▶ TASK OBJECTIVE: Output only the lines below from the one containing "Three values: no" to the one containing "0.08 | 0.05 |", exactly as written, both ends kept.

------

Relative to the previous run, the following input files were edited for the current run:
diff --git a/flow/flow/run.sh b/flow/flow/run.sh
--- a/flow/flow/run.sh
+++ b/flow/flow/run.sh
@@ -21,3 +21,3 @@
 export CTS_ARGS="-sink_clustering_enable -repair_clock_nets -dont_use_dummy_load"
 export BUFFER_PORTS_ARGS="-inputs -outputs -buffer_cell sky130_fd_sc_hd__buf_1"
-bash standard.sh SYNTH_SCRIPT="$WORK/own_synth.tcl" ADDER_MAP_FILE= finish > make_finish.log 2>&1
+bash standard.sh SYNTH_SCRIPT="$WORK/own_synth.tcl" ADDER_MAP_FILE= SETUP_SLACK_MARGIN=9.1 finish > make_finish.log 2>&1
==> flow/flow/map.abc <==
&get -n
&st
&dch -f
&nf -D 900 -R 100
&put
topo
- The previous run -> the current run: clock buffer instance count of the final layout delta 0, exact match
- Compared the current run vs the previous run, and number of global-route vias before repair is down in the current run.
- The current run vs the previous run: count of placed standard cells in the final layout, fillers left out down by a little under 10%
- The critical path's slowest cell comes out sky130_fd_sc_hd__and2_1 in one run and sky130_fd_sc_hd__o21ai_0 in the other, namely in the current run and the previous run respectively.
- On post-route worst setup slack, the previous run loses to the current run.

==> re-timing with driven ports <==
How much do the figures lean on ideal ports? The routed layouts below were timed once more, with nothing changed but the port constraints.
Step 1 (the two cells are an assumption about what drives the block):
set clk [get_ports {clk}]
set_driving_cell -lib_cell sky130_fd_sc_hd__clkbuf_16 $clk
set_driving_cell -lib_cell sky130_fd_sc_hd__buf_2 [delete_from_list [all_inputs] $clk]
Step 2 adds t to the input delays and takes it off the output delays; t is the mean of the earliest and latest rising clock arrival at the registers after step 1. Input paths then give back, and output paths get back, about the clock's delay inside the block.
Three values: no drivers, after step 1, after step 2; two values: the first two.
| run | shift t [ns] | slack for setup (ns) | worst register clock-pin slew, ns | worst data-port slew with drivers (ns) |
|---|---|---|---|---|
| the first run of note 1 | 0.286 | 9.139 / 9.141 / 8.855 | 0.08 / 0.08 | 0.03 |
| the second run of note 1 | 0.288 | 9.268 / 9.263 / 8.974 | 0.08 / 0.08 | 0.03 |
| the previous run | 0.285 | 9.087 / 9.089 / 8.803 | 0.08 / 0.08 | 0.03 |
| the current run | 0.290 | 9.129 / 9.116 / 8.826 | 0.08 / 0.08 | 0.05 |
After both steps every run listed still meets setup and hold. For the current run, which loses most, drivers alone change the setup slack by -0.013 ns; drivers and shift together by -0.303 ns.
What follows belongs to an exercise in optimizing a design on an open flow for small area; a production flow would make more cautious choices.
In this exercise RTL edits were held to simulation tests only and were not proved equivalent to the original.
Power is estimated from default activity; no workload was simulated.

==> design/flow/design.v <==
`timescale 1ns/1ps
package pcpu_pkg;
    localparam int DATA_W    = 16;
    localparam int ADDR_W    = 8;
    localparam int REG_SEL_W = 3;
    localparam int OP_HI   = 15;
    localparam int OP_LO   = 11;
    localparam int R1_HI   = 10;
    localparam int R1_LO   = 8;
    localparam int R2_HI   = 6;
    localparam int R2_LO   = 4;
    localparam int R3_HI   = 2;
    localparam int R3_LO   = 0;
    localparam int IMM8_HI = 7;
    localparam int IMM8_LO = 0;
    localparam int IMM4_HI = 3;
    localparam int IMM4_LO = 0;
    localparam logic [15:0] NOP_WORD = 16'h0000;
    localparam logic [4:0] NOP  = 5'b00000, HALT = 5'b00001, LOAD = 5'b00010, STORE = 5'b00011,
                           SLL  = 5'b00100, SRL  = 5'b00101, ADD  = 5'b01000, ADDI  = 5'b01001,
                           SUB  = 5'b01010, SUBI = 5'b01011, CMP  = 5'b01100, AND   = 5'b01101,
                           OR   = 5'b01110, XOR  = 5'b01111, LDIH = 5'b10000, JUMP  = 5'b11000,
                           JMPR = 5'b11001, BZ   = 5'b11010, BNZ  = 5'b11011, BN    = 5'b11100,
                           BNN  = 5'b11101, BC   = 5'b11110, BNC  = 5'b11111;
    localparam logic IDLE = 1'b0, EXEC = 1'b1;
endpackage
`timescale 1ns/1ps
import pcpu_pkg::*;
module pcpu (
    input  logic        clock,
    input  logic        reset,
    input  logic        enable,
    input  logic        start,
    input  logic [15:0] i_datain,
    output logic [7:0]  i_addr,
    input  logic [15:0] d_datain,
    output logic [7:0]  d_addr,
    output logic [15:0] d_dataout,
    output logic        d_we,
    input  logic [3:0]  select_y,
    output logic [15:0] y
);
    localparam logic [2:0] S_READ = 3'd0, S_SH4 = 3'd1, S_SH1 = 3'd2, S_LO = 3'd3,
                           S_CLRA = 3'd4, S_CLRB = 3'd5, S_HI = 3'd6, S_PRE = 3'd7;
    logic        run, started;
    logic [7:0]  pc;
    logic        zf, nf, cf;
    logic [2:0]  st;
    logic [2:0]  ph;             
    logic [1:0]  cnt;            
    logic        c8;             
    logic [7:0]  aq;             
    logic [15:0] t;              
    logic [15:0] ring [7];       
    logic [15:0] ir;
    logic [4:0]  op;
    logic [2:0]  f1, f2, f3;
    logic [3:0]  imm4;
    logic [7:0]  imm8;
    logic        go;             
    logic        lo, hi, clr;
    assign ir   = i_datain;
    assign op   = ir[15:11];
    assign f1   = ir[10:8];
    assign f2   = ir[6:4];
    assign f3   = ir[2:0];
    assign imm4 = ir[3:0];
    assign imm8 = ir[7:0];
    assign go   = !run && enable && start;
    assign lo   = (st == S_LO);
    assign hi   = (st == S_HI);
    assign clr  = (st == S_CLRA) || (st == S_CLRB);
    logic is_ldst, is_load, is_store, is_shift, is_arith, is_imm8op, is_ctl, is_ldih, is_halt;
    logic is_sub, is_addsub, is_logic, is_cmp, is_rr, op_and, op_or;
    assign is_ldst   = (op[4:1] == 4'b0001);
    assign is_load   = (op == LOAD);
    assign is_store  = (op == STORE);
    assign is_shift  = (op[4:1] == 4'b0010);
    assign is_arith  = (op[4:3] == 2'b01);
    assign is_imm8op = is_arith && !op[2] && op[0];            
    assign is_rr     = is_arith && !is_imm8op;                  
    assign is_ctl    = (op[4:3] == 2'b11);
    assign is_ldih   = (op == LDIH);
    assign is_halt   = (op == HALT);
    assign is_cmp    = (op == CMP);
    assign is_sub    = is_arith && ((op[2:1] == 2'b01) || (op[2:0] == 3'b100));   
    assign is_addsub = is_arith && !(op[2] && (op[1] || op[0]));                
    assign is_logic  = is_arith && op[2] && (op[1] || op[0]);                   
    assign op_and    = is_logic && (op[1:0] == 2'b01);
    assign op_or     = is_logic && (op[1:0] == 2'b10);
    logic [2:0]  sel, slot;
    logic [3:0]  slot_sum;
    logic [15:0] rd;
    always_comb
    begin
        if (!run)
            sel = select_y[2:0];
        else if (st == S_READ)
            sel = is_shift ? f2 : f3;
        else if (is_ctl)
            sel = (op[2:0] == 3'b000) ? 3'd0 : f1;              
        else if (is_imm8op || (is_store && hi))
            sel = f1;                                            
        else if (is_shift || is_ldih)
            sel = 3'd0;                                          
        else
            sel = f2;
    end
    assign slot_sum = {1'b0, sel} + {1'b0, ph};
    assign slot     = (slot_sum >= 4'd7) ? 3'(slot_sum - 4'd7) : slot_sum[2:0];
    always_comb
    begin
        rd = '0;
        if (sel != 3'd0)
            for (int j = 0; j < 7; j++)
                if (slot == 3'(j)) rd = ring[j];
    end
    logic [7:0] a8, b8, bx, sum8;
    logic [8:0] c;
    logic       cout;
    assign a8 = aq;
    always_ff @(posedge clock)
        aq <= (lo || hi) ? rd[15:8] : rd[7:0];
    always_comb
    begin
        if (is_rr || is_shift)
            b8 = hi ? t[15:8] : t[7:0];
        else if (hi)
            b8 = is_ldih ? imm8 : 8'h00;
        else if (is_ldst)
            b8 = {4'h0, imm4};
        else if (is_ldih)
            b8 = 8'h00;
        else
            b8 = imm8;
    end
    logic [7:0] add8, lres8;
    assign bx   = is_sub ? ~b8 : b8;
    assign c[0] = hi ? c8 : is_sub;
    for (genvar i = 0; i < 8; i++)
    begin : g_add
        assign add8[i]  = a8[i] ^ bx[i] ^ c[i];
        assign c[i + 1] = (a8[i] & bx[i]) | (c[i] & (a8[i] ^ bx[i]));
    end
    assign cout = c[8];
    always_comb
    begin
        if (op_and)
            lres8 = a8 & b8;
        else if (op_or)
            lres8 = a8 | b8;
        else
            lres8 = a8 ^ b8;
    end
    assign sum8 = is_logic ? lres8 : add8;
    logic [15:0] res, wd;
    logic        writes, aligned, ready, wr;
    logic [3:0]  wsum;
    assign res = {sum8, t[7:0]};
    assign wd  = clr ? 16'h0000 : (is_load ? d_datain : res);
    assign writes  = (is_load || is_shift || is_ldih || (is_arith && !is_cmp)) && (f1 != 3'd0);
    assign wsum    = {1'b0, f1} + {1'b0, ph};
    assign aligned = (wsum == 4'd6) || (wsum == 4'd13);
    assign ready   = !writes || aligned;
    assign wr      = clr || (run && hi && writes && aligned);
    always_ff @(posedge clock)
    begin
        ring[0] <= wr ? wd : ring[6];
        for (int j = 1; j < 7; j++)
            ring[j] <= ring[j - 1];
    end
    always_ff @(posedge clock)
    begin
        case (st)
            S_READ:  t <= rd;
            S_SH4:   t <= op[0] ? (t >> 4) : (t << 4);
            S_SH1:   t <= op[0] ? (t >> 1) : (t << 1);
            S_LO:    t[7:0] <= sum8;
            default: t <= t;
        endcase
    end
    always_ff @(posedge clock)
    begin
        if (lo)
            c8 <= cout;
    end
    logic taken, cond;
    always_comb
    begin
        case (op[2:1])
            2'b01:   cond = zf;
            2'b10:   cond = nf;
            2'b11:   cond = cf;
            default: cond = 1'b1;
        endcase
        taken = is_ctl && ((op[2:1] == 2'b00) || (cond ^ op[0]));
    end
    logic [7:0] pc_inc;
    logic [8:0] pc_c;
    assign pc_c[0] = 1'b1;
    for (genvar i = 0; i < 8; i++)
    begin : g_inc
        assign pc_inc[i]   = pc[i] ^ pc_c[i];
        assign pc_c[i + 1] = pc[i] & pc_c[i];
    end
    logic [1:0] cnt_inc;
    assign cnt_inc = cnt + 2'd1;
    always_ff @(posedge clock)
    begin
        if (st == S_READ || cnt_inc == (st == S_SH4 ? imm4[3:2] : imm4[1:0]))
            cnt <= 2'd0;
        else
            cnt <= cnt_inc;
    end
    always_ff @(posedge clock or negedge reset)
    begin
        if (!reset)
            ph <= 3'd0;
        else
            ph <= (ph == 3'd6) ? 3'd0 : ph + 3'd1;
    end
    always_ff @(posedge clock or negedge reset)
    begin
        if (!reset)
        begin
            run     <= 1'b0;
            started <= 1'b0;
            st      <= S_READ;
            pc      <= '0;
            zf      <= 1'b0;
            nf      <= 1'b0;
            cf      <= 1'b0;
        end
        else if (!run)
        begin
            st <= S_READ;
            if (go)
            begin
                run     <= 1'b1;
                started <= 1'b1;
                st      <= S_CLRA;
            end
        end
        else
        begin
            if (!enable)
                run <= 1'b0;
            case (st)
                S_CLRA:
                    if (ph == 3'd6)
                        st <= S_CLRB;
                S_CLRB:
                    if (ph == 3'd5)
                        st <= S_READ;
                S_READ:
                begin
                    if (is_halt)
                        run <= 1'b0;
                    else if (is_shift && imm4[3:2] != 2'd0)
                        st <= S_SH4;
                    else if (is_shift && imm4[1:0] != 2'd0)
                        st <= S_SH1;
                    else
                        st <= S_PRE;
                end
                S_SH4:
                    if (cnt_inc == imm4[3:2])
                        st <= (imm4[1:0] != 2'd0) ? S_SH1 : S_PRE;
                S_SH1:
                    if (cnt_inc == imm4[1:0])
                        st <= S_PRE;
                S_PRE:
                    st <= S_LO;
                S_LO:
                    st <= S_HI;
                default:
                    if (ready)
                    begin
                        st <= S_READ;
                        pc <= taken ? t[7:0] : pc_inc;
                        if (is_arith || is_shift)
                        begin
                            zf <= (res == 16'h0000);
                            nf <= res[15];
                        end
                        if (is_addsub)
                            cf <= cout ^ is_sub;
                        else if (is_logic)
                            cf <= 1'b0;
                    end
            endcase
        end
    end
    assign i_addr    = pc;
    assign d_addr    = t[7:0];
    assign d_dataout = rd;
    assign d_we      = run && hi && is_store;
    always_comb
    begin
        y = '0;
        if (select_y == 4'd0)
        begin
            y[12]   = d_we;
            y[11]   = run;
            y[10:8] = {zf, nf, cf};
            y[7:0]  = pc;
        end
        else if (!select_y[3] && started)
            y = rd;
    end
endmodule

------

▶ PROBLEM SOLUTION:
Three values: no drivers, after step 1, after step 2; two values: the first two.
| run | shift t [ns] | slack for setup (ns) | worst register clock-pin slew, ns | worst data-port slew with drivers (ns) |
|---|---|---|---|---|
| the first run of note 1 | 0.286 | 9.139 / 9.141 / 8.855 | 0.08 / 0.08 | 0.03 |
| the second run of note 1 | 0.288 | 9.268 / 9.263 / 8.974 | 0.08 / 0.08 | 0.03 |
| the previous run | 0.285 | 9.087 / 9.089 / 8.803 | 0.08 / 0.08 | 0.03 |
| the current run | 0.290 | 9.129 / 9.116 / 8.826 | 0.08 / 0.08 | 0.05 |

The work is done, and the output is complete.